Topical 5-fluorouracil cream is useful in 50% cases but patient tolerance is low as the cream causes ulceration. In frail elderly patients palliative care and even palliative surgery is very important as the late stages of vulval carcinoma have serious morbidity.
Surgery, radiation therapy and chemotherapy are the main treatment options, and are typically used in various combinations.
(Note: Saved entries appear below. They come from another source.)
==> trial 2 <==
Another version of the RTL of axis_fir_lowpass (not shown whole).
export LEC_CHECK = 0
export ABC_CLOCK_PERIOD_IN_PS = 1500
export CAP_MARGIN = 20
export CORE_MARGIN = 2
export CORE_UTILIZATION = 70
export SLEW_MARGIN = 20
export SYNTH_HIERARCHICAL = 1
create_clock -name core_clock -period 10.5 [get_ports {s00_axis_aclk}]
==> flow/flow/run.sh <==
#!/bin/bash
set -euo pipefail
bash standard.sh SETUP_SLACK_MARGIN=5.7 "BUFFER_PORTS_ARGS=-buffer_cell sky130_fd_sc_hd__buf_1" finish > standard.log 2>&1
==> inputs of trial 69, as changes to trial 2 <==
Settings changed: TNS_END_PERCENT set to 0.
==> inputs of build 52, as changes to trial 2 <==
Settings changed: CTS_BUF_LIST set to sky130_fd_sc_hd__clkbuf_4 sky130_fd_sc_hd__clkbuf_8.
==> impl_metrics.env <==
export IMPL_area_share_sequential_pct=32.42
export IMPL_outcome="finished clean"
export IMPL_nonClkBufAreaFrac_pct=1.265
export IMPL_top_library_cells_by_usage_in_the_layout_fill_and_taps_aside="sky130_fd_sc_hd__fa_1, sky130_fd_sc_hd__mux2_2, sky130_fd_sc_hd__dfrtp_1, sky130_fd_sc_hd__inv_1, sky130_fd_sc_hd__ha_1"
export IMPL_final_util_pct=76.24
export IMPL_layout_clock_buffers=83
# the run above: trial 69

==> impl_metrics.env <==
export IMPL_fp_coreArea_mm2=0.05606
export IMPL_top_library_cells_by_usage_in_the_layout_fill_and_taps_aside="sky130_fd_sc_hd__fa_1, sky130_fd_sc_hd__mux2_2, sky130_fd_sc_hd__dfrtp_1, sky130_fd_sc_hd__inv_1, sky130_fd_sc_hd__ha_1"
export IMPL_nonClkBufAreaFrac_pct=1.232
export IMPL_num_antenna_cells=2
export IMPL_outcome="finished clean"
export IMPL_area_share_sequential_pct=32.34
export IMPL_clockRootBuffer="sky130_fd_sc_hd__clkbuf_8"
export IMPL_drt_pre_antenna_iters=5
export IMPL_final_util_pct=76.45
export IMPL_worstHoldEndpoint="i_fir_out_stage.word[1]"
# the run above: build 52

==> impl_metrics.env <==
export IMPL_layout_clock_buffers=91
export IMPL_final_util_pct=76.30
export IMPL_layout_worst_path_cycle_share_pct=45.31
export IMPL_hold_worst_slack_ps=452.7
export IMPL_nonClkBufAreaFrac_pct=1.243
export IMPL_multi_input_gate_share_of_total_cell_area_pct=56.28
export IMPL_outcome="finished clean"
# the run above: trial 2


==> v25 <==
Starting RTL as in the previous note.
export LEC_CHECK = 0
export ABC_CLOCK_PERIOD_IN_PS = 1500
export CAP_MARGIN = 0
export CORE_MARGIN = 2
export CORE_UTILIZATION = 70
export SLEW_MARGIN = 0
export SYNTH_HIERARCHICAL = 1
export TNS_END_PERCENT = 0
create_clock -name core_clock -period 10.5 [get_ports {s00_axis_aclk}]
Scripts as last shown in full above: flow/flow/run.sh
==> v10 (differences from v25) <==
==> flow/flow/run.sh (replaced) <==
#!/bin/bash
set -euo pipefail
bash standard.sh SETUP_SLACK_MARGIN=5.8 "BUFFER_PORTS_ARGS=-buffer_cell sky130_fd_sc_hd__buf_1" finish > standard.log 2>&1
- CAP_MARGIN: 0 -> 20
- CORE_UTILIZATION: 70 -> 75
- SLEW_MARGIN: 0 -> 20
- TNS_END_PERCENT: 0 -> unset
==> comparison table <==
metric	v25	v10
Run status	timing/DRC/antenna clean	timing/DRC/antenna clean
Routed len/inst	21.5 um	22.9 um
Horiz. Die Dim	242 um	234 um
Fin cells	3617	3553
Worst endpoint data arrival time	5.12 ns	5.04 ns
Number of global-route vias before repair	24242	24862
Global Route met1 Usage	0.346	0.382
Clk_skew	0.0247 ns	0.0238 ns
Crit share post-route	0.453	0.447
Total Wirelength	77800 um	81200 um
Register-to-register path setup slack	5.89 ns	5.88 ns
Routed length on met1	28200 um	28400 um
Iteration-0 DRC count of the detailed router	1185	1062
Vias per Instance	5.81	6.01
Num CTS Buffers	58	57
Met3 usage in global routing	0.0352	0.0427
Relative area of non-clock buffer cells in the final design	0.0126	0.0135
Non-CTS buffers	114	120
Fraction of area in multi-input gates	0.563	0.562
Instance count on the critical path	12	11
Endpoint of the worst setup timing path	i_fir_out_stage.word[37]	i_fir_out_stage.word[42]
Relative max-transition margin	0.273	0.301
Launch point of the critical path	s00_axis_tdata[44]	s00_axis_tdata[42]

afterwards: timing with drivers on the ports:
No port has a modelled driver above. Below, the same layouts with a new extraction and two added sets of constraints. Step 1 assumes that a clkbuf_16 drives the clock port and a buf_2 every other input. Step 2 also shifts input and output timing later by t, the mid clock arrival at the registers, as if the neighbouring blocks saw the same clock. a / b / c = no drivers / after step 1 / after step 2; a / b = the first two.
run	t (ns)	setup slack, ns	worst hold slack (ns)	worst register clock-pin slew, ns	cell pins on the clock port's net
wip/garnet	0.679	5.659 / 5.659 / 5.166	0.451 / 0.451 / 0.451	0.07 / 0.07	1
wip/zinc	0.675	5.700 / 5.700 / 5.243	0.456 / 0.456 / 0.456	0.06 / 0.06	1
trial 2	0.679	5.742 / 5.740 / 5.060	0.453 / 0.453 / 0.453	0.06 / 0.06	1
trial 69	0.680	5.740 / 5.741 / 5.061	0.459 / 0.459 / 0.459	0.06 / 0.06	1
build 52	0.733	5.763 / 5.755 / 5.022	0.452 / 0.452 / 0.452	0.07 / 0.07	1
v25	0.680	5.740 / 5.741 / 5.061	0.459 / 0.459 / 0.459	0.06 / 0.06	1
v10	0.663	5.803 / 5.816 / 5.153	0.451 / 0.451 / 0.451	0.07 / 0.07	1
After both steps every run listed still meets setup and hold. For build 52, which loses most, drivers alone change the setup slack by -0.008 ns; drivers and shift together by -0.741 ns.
Background: an optimization exercise with open tools, aiming at small area, a short achievable clock period and few clock cycles per item. Do not read the settings as production practice. Where RTL was checked, it was by simulation tests only, not by an equivalence proof against the original. The RTL of runs 1 to 3 was laid out without a check of its function. Power and IR drop assume default switching activity.

<file path="flow/design.v">
`default_nettype none
package ex_pkg;
    localparam int unsigned DATA_WIDTH = 32;
    typedef enum logic [4:0] {
        OP_ADD    = 5'd0,
        OP_SUB    = 5'd1,
        OP_SLL    = 5'd2,
        OP_SLT    = 5'd3,
        OP_SLTU   = 5'd4,
        OP_XOR    = 5'd5,
        OP_SRL    = 5'd6,
        OP_SRA    = 5'd7,
        OP_OR     = 5'd8,
        OP_AND    = 5'd9,
        OP_LUI    = 5'd10,
        OP_BEQ    = 5'd11,   
        OP_BNE    = 5'd12,
        OP_BLT    = 5'd13,
        OP_BGE    = 5'd14,
        OP_BLTU   = 5'd15,
        OP_BGEU   = 5'd16,
        OP_JAL    = 5'd17,
        OP_JALR   = 5'd18,
        OP_MUL    = 5'd19,   
        OP_MULH   = 5'd20,
        OP_MULHSU = 5'd21,
        OP_MULHU  = 5'd22,
        OP_DIV    = 5'd23,
        OP_DIVU   = 5'd24,
        OP_REM    = 5'd25,
        OP_REMU   = 5'd26
    } alu_op_e;
    function automatic logic is_muldiv(input logic [4:0] op);
        is_muldiv = (op >= 5'd19) && (op <= 5'd26);
    endfunction
endpackage
`default_nettype wire
`timescale 1ns/10ps
`default_nettype none
module ex_alu (
    input  wire logic [31:0]  a,
    input  wire logic [31:0]  b,
    input  wire logic [31:0]  pc,
    input  wire logic [31:0]  imm,
    input  wire logic         sub,      
    input  wire logic         jalr,
    input  wire logic         f_add,    
    input  wire logic         f_sh,     
    input  wire logic         f_left,   
    input  wire logic         f_sra,    
    input  wire logic         f_slt,
    input  wire logic         f_sltu,
    input  wire logic         f_xor,
    input  wire logic         f_or,
    input  wire logic         f_and,
    input  wire logic         f_lui,
    input  wire logic         f_link,   
    input  wire logic         f_tgt,    
    input  wire logic [5:0]   f_br,     
    input  wire logic         sh_ovr,   
    input  wire logic [4:0]   sh_amt,
    output logic      [31:0]  sh_out,
    output logic      [31:0]  result,
    output logic              taken,
    output logic      [31:0]  target
);
    logic [31:0] bx;
    logic [32:0] sum;
    logic [31:0] diff;
    logic        ltu;
    logic        lt;
    logic        eq;
    logic [31:0] sin;
    logic [31:0] sout;
    logic [32:0] sr;
    logic [31:0] link;
    logic [31:0] tsum;
    assign bx = b ^ {32{sub}};
    assign sum  = {1'b0, a} + {1'b0, bx} + {32'd0, sub};
    assign diff = sum[31:0];
    assign ltu  = !sum[32];
    assign lt   = (a[31] ^ b[31]) ? a[31] : diff[31];
    assign eq   = (a == b);
    always_comb begin
        for (int i = 0; i < 32; i++) sin[i] = f_left ? a[31-i] : a[i];
    end
    assign sr = $signed({f_sra & a[31], sin}) >>> (sh_ovr ? sh_amt : b[4:0]);
    always_comb begin
        for (int i = 0; i < 32; i++) sout[i] = f_left ? sr[31-i] : sr[i];
    end
    assign sh_out = sout;
    assign link = {pc[31:2] + 30'd1, pc[1:0]};
    assign tsum = (jalr ? a : pc) + imm;
    assign result = ({32{f_add}} & diff) | ({32{f_sh}} & sout) |
                    {31'd0, (f_slt & lt) | (f_sltu & ltu)} |
                    ({32{f_xor}} & (a ^ b)) | ({32{f_or}} & (a | b)) |
                    ({32{f_and}} & (a & b)) | ({32{f_lui}} & b) |
                    ({32{f_link}} & link);
    assign taken  = (f_br[0] & eq) | (f_br[1] & !eq) | (f_br[2] & lt) | (f_br[3] & !lt) |
                    (f_br[4] & ltu) | (f_br[5] & !ltu) | f_link;
    assign target = {32{f_tgt}} & {tsum[31:1], tsum[0] & !jalr};
endmodule
`default_nettype wire
`timescale 1ns/10ps
`default_nettype none
module ex_muldiv (
    input  wire logic         clk,
    input  wire logic         rst_n,
    input  wire logic         act,      
    input  wire logic         is_div,   
    input  wire logic         a_signed,
    input  wire logic         b_signed,
    input  wire logic         want_rem,
    input  wire logic         mul_lo,   
    input  wire logic [31:0]  a,
    input  wire logic [31:0]  b,
    input  wire logic         adv,      
    input  wire logic         hold,     
    input  wire logic         park,     
    input  wire logic [64:0]  pdata,
    output logic      [64:0]  pout,
    output logic              fin,
    output logic              fin_n,    
    output logic      [31:0]  result,
    output logic              b_wr,     
    output logic      [31:0]  b_nxt,
    output logic              a_wr,     
    output logic      [31:0]  a_nxt,
    output logic              sh_ovr,   
    output logic      [4:0]   sh_amt,
    input  wire logic [31:0]  sh_out
);
    localparam int W = 45;   
    localparam int R = 37;   
    localparam logic [2:0] S_IDLE = 3'd0;
    localparam logic [2:0] S_MUL  = 3'd1;
    localparam logic [2:0] S_DN   = 3'd2;
    localparam logic [2:0] S_DIT  = 3'd3;
    localparam logic [2:0] S_FIN  = 3'd4;
    logic [2:0]   state;
    logic [6:0]   cnt;
    logic [R-1:0] r1;      
    logic [R-1:0] r2;      
    logic         bprev;   
    logic         cy;      
    logic         saq;     
    logic         sbq;     
    logic         bzq;     
    logic         abit;    
    logic sa, sb;
    assign sa = a_signed & a[31];
    assign sb = b_signed & b[31];
    logic first, start, mstep;
    assign first = (state == S_IDLE);
    assign start = first && act && !hold;
    assign mstep = (start && !is_div) || (state == S_MUL);
    function automatic void csa(input logic [W-1:0] x, input logic [W-1:0] y,
                                input logic [W-1:0] z,
                                output logic [W-1:0] s, output logic [W-1:0] c);
        s = x ^ y ^ z;
        c = ((x & y) | (x & z) | (y & z)) << 1;
    endfunction
    logic         last;
    logic [8:0]   bb;
    logic [32:0]  aext;
    logic [W-1:0] row [7];
    logic [3:0]   negd;
    logic [W-1:0] sA, cA, sB, cB, sC, cC, sD, cD, s5, c5;
    logic [8:0]   low;
    assign last = (state == S_MUL) && (cnt[1:0] == 2'd3);
    assign bb   = {b[7:0], bprev & !first};
    assign aext = {a_signed & a[31], a};
    always_comb begin
        logic         bn, one, two;
        logic [33:0]  sel;
        logic [W-1:0] px;
        for (int j = 0; j < 4; j++) begin
            bn       = bb[2*j+2] & !(bb[2*j+1] & bb[2*j]);
            one      = bb[2*j+1] ^ bb[2*j];
            two      = (bb[2*j+2] & !bb[2*j+1] & !bb[2*j]) | (!bb[2*j+2] & bb[2*j+1] & bb[2*j]);
            sel      = one ? {aext[32], aext} : (two ? {aext, 1'b0} : 34'd0);
            px       = {{(W-34){sel[33] ^ bn}}, sel ^ {34{bn}}};
            negd[j]  = bn;
            row[j+2] = px << (2*j);
        end
        row[0] = first ? '0 : {{(W-R){r1[R-1]}}, r1};
        row[1] = first ? '0 : {{(W-R){r2[R-1]}}, r2};
        row[3][0] = negd[0];
        row[4][2] = negd[1];
        row[5][4] = negd[2];
        row[6] = ((last && !b_signed && b[7]) ? ({{(W-33){aext[32]}}, aext} << 8) : '0)
                 | (W'(negd[3]) << 6);
        csa(row[0], row[1], row[6], sA, cA);
        csa(row[2], row[3], row[4], sB, cB);
        csa(sA, cA, row[5], sC, cC);
        csa(sC, cC, sB, sD, cD);
        csa(sD, cD, cB, s5, c5);
    end
    assign low = {1'b0, s5[7:0]} + {1'b0, c5[7:0]} + {8'd0, cy & !first};
    logic [31:0] ma;
    logic [5:0]  la, lb;
    logic        bz;
    logic        early;
    logic [32:0] remx;
    logic [33:0] dsum;
    logic        ge;
    logic [4:0]  nidx;
    function automatic logic [5:0] clz32(input logic [31:0] v);
        clz32 = 6'd32;
        for (int i = 0; i < 32; i++) if (v[i]) clz32 = 6'(31 - i);
    endfunction
    assign ma = sa ? -a : a;
    assign bz = (b == 32'd0);
    assign la = clz32(a ^ {32{sa}});
    assign lb = clz32(b ^ {32{sb}});
    assign early  = cnt[6] || bzq;
    assign sh_ovr = (state == S_DN);
    assign sh_amt = cnt[4:0] + 5'd1;
    assign nidx   = (state == S_DN) ? cnt[4:0] : cnt[4:0] - 5'd1;
    assign remx = {r2[31:0], abit};
    assign dsum = {1'b0, remx} + (sbq ? {2'b11, b} : ~{2'b00, b}) + {33'd0, !sbq};
    assign ge   = !dsum[33];
    logic [31:0] fx, fy, fsum, dres;
    logic        fneg;
    assign dres = want_rem ? r2[31:0] : r1[31:0];
    assign fneg = want_rem ? saq : (saq ^ sbq);
    assign fx   = is_div ? 32'd0 : r1[31:0];
    assign fy   = is_div ? (dres ^ {32{fneg}}) : r2[31:0];
    assign fsum = fx + fy + {31'd0, is_div ? fneg : cy};
    assign fin    = (state == S_FIN);
    assign result = is_div ? ((bzq && !want_rem) ? 32'hffff_ffff : fsum) : (mul_lo ? b : fsum);
    assign pout   = {r1[32:0], r2[31:0]};
    assign b_wr  = mstep;
    assign b_nxt = {low[7:0], b[31:8]};
    assign a_wr  = start && is_div;
    assign a_nxt = ma;
    logic [2:0] state_n;
    always_comb begin
        state_n = state;
        if (!rst_n) begin
            state_n = S_IDLE;
        end else begin
            case (state)
                S_IDLE: if (start) state_n = is_div ? S_DN : S_MUL;
                S_MUL:  if (cnt[1:0] == 2'd3) state_n = S_FIN;
                S_DN:   state_n = early ? S_FIN : S_DIT;
                S_DIT:  if (cnt[5:0] == 6'd0) state_n = S_FIN;
                default: if (adv) state_n = S_IDLE;
            endcase
        end
    end
    assign fin_n = (state_n == S_FIN);
    always_ff @(posedge clk) state <= state_n;
    always_ff @(posedge clk) begin
        if (park) begin
            r1 <= R'(pdata[64:32]);
            r2 <= R'(pdata[31:0]);
        end else if (mstep) begin
            cnt   <= first ? 7'd1 : cnt + 7'd1;
            r1    <= s5[W-1:8];
            r2    <= c5[W-1:8];
            cy    <= low[8];
            bprev <= bb[8];
        end else if (start) begin
            cnt <= 7'({1'b0, lb}) - 7'({1'b0, la}) + 7'(sa);
            saq <= sa;
            sbq <= sb;
            bzq <= bz;
        end else if (state == S_DN) begin
            r1   <= '0;
            r2   <= early ? R'(a) : ((cnt[5:0] >= 6'd31) ? '0 : R'(sh_out));
            abit <= !cnt[5] && a[nidx];
        end else if (state == S_DIT) begin
            cnt  <= cnt - 7'd1;
            r1   <= R'({r1[30:0], ge});
            r2   <= R'(ge ? dsum[31:0] : remx[31:0]);
            abit <= a[nidx];
        end
    end
endmodule
`default_nettype wire
`timescale 1ns/10ps
`default_nettype none
module ex_top #(
    parameter int LANES = 1
) (
    input  wire logic                           clk,
    input  wire logic                           rst_n,
    input  wire logic                           in_valid,
    output logic                                in_ready,   
    input  wire logic [4:0]                     op,   
    input  wire logic [ex_pkg::DATA_WIDTH-1:0]  rs1_data,
    input  wire logic [ex_pkg::DATA_WIDTH-1:0]  rs2_data,
    input  wire logic [ex_pkg::DATA_WIDTH-1:0]  pc,
    input  wire logic [ex_pkg::DATA_WIDTH-1:0]  imm,
    input  wire logic                           sel_pc,
    input  wire logic                           sel_imm,
    output logic                                out_valid,
    input  wire logic                           out_ready,
    output logic      [ex_pkg::DATA_WIDTH-1:0]  result,
    output logic                                branch_taken,
    output logic      [ex_pkg::DATA_WIDTH-1:0]  branch_target
);
    logic        x_valid;
    logic        x_free;     
    logic        x_valid_n, s_valid_n, x_ism_n, m_fin_n;
    logic [31:0] x_a, x_b, x_pc, x_imm;
    logic        x_sub, x_jalr;
    logic        f_add, f_sh, f_left, f_sra, f_slt, f_sltu, f_xor, f_or, f_and, f_lui;
    logic        f_link, f_tgt;
    logic [5:0]  f_br;
    logic        m_div, m_asg, m_bsg, m_rem, m_lo;
    logic        x_ism;
    logic        x_done;
    logic        x_adv;
    logic        br_in, jalr_in;
    assign br_in   = (op >= 5'd11) && (op <= 5'd16);
    assign jalr_in = (op == 5'd18);
    logic        m_fin;
    logic [31:0] m_result;
    logic        m_bwr;
    logic [31:0] m_bnxt;
    logic        o_valid, s_valid;
    logic [64:0] o_data, x_data;
    logic        park;
    logic [64:0] m_pout;
    logic        m_awr;
    logic [31:0] m_anxt;
    logic        sh_ovr;
    logic [4:0]  sh_amt;
    logic [31:0] sh_out;
    always_ff @(posedge clk) begin
        if (x_free) begin
            x_ism  <= (op >= 5'd19);
            f_add  <= (op == 5'd0) || (op == 5'd1);
            f_sh   <= (op == 5'd2) || (op == 5'd6) || (op == 5'd7);
            f_left <= (op == 5'd2);
            f_sra  <= (op == 5'd7);
            f_slt  <= (op == 5'd3);
            f_sltu <= (op == 5'd4);
            f_xor  <= (op == 5'd5);
            f_or   <= (op == 5'd8);
            f_and  <= (op == 5'd9);
            f_lui  <= (op == 5'd10);
            f_link <= (op == 5'd17) || (op == 5'd18);
            f_tgt  <= (op >= 5'd11) && (op <= 5'd18);
            for (int i = 0; i < 6; i++) f_br[i] <= (op == 5'(11 + i));
            m_div  <= (op >= 5'd23);
            m_asg  <= (op == 5'd20) || (op == 5'd21) || (op == 5'd23) || (op == 5'd25);
            m_bsg  <= (op == 5'd20) || (op == 5'd23) || (op == 5'd25);
            m_rem  <= (op == 5'd25) || (op == 5'd26);
            m_lo   <= (op == 5'd19);
            x_pc   <= pc;
            x_imm  <= imm;
            x_sub  <= (op == 5'd1) || (op == 5'd3) || (op == 5'd4) || br_in;
            x_jalr <= jalr_in;
        end
    end
    always_ff @(posedge clk) begin
        if (x_free) x_a <= (sel_pc && !br_in && !jalr_in) ? pc : rs1_data;
        else if (m_awr) x_a <= m_anxt;
    end
    always_ff @(posedge clk) begin
        if (x_free) x_b <= (sel_imm && !br_in) ? imm : rs2_data;
        else if (m_bwr) x_b <= m_bnxt;
    end
    always_ff @(posedge clk) begin
        x_valid <= x_valid_n;
    end
    logic [31:0] alu_result, alu_target;
    logic        alu_taken;
    ex_alu u_alu (
        .a      (x_a),
        .b      (x_b),
        .pc     (x_pc),
        .imm    (x_imm),
        .sub    (x_sub),
        .jalr   (x_jalr),
        .f_add  (f_add),
        .f_sh   (f_sh),
        .f_left (f_left),
        .f_sra  (f_sra),
        .f_slt  (f_slt),
        .f_sltu (f_sltu),
        .f_xor  (f_xor),
        .f_or   (f_or),
        .f_and  (f_and),
        .f_lui  (f_lui),
        .f_link (f_link),
        .f_tgt  (f_tgt),
        .f_br   (f_br),
        .sh_ovr (sh_ovr),
        .sh_amt (sh_amt),
        .sh_out (sh_out),
        .result (alu_result),
        .taken  (alu_taken),
        .target (alu_target)
    );
    ex_muldiv u_md (
        .clk    (clk),
        .rst_n  (rst_n),
        .act    (x_valid && x_ism),
        .is_div   (m_div),
        .a_signed (m_asg),
        .b_signed (m_bsg),
        .want_rem (m_rem),
        .mul_lo   (m_lo),
        .a      (x_a),
        .b      (x_b),
        .adv    (x_adv),
        .hold   (s_valid),
        .park   (park),
        .pdata  (x_data),
        .pout   (m_pout),
        .fin    (m_fin),
        .fin_n  (m_fin_n),
        .result (m_result),
        .b_wr   (m_bwr),
        .b_nxt  (m_bnxt),
        .a_wr   (m_awr),
        .a_nxt  (m_anxt),
        .sh_ovr (sh_ovr),
        .sh_amt (sh_amt),
        .sh_out (sh_out)
    );
    assign x_done   = !x_ism || m_fin;
    assign park     = o_valid && !out_ready && x_adv;
    assign x_adv    = x_valid && x_done && !s_valid;
    assign x_free   = !x_valid || (x_done && !s_valid);
    assign x_valid_n = rst_n && (x_free ? in_valid : x_valid);
    assign x_ism_n   = x_free ? (op >= 5'd19) : x_ism;
    assign s_valid_n = rst_n && !(!o_valid || out_ready) && (x_adv || s_valid);
    always_ff @(posedge clk) begin
        in_ready <= !x_valid_n || ((!x_ism_n || m_fin_n) && !s_valid_n);
    end
    assign x_data   = {alu_result | ({32{x_ism}} & m_result), alu_taken, alu_target};
    always_ff @(posedge clk) begin
        if (!rst_n) begin
            o_valid <= 1'b0;
            s_valid <= 1'b0;
        end else begin
            if (!o_valid || out_ready) o_valid <= s_valid || x_adv;
            s_valid <= s_valid_n;
        end
    end
    always_ff @(posedge clk) begin
        if (!o_valid || out_ready) begin
            o_data <= s_valid ? m_pout : x_data;
        end
    end
    assign out_valid     = o_valid;
    assign result        = o_data[64:33];
    assign branch_taken  = o_data[32];
    assign branch_target = o_data[31:0];
endmodule
`default_nettype wire
</file>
As with many cancers, the optimal treatment depends on the disease stage and patient factors such as age and other medical conditions.
Treatment options by stage are as follows:
Stage 0
Wide local excision, laser surgery, or a combination of both
Skinning vulvectomy
Chemotherapy ointment
Stage I
Wide local excision
Radical local excision with removal of all nearby groin/ upper thigh lymph nodes
Radical vulvectomy and removal of nearby groin lymph nodes (and sometimes lymph nodes on opposite side of the body)
Radiation therapy alone (in selected patients)
Stage II
Radical vulvectomy and removal of groin lymph nodes on both sides of the body, plus postoperative radiation therapy to the pelvis if lymph nodes are positive for cancer
Radiation therapy alone (in selected patients)
Stage III
Radical vulvectomy and removal of groin/ upper thigh lymph nodes on both sides of the body, plus postoperative radiation therapy to the pelvis and groin if lymph nodes are positive for cancer or if the primary vulvar tumor is very large
Radiation therapy and chemotherapy, followed by radical vulvectomy and removal of lymph node removal of lymph nodes on both sides of the body.
Radiation therapy (in selected patients) with or without chemotherapy.
Stage IV
Pelvic exenteration, which entails radical vulvectomy and removal of the lower colon, rectum, or bladder (depending on where the cancer has spread), as well as the uterus, cervix, and vagina
Radical vulvectomy followed by radiation therapy
Radiation therapy followed by radical vulvectomy
Radiation therapy (in selected patients) with or without chemotherapy, and possibly following surgery
Complications
Wound breakdown (necrosis) and infection are common problems.
Chronic lymphoedema of lower limbs occurs due to node dissection in ~ 20%.
Prognosis
In early stage disease, when lymph nodes are not involved, the overall 5-year survival rate is 90%.
Once cancer has spread to the lymph nodes, the overall 5-year survival rate drops to 50% - 70%.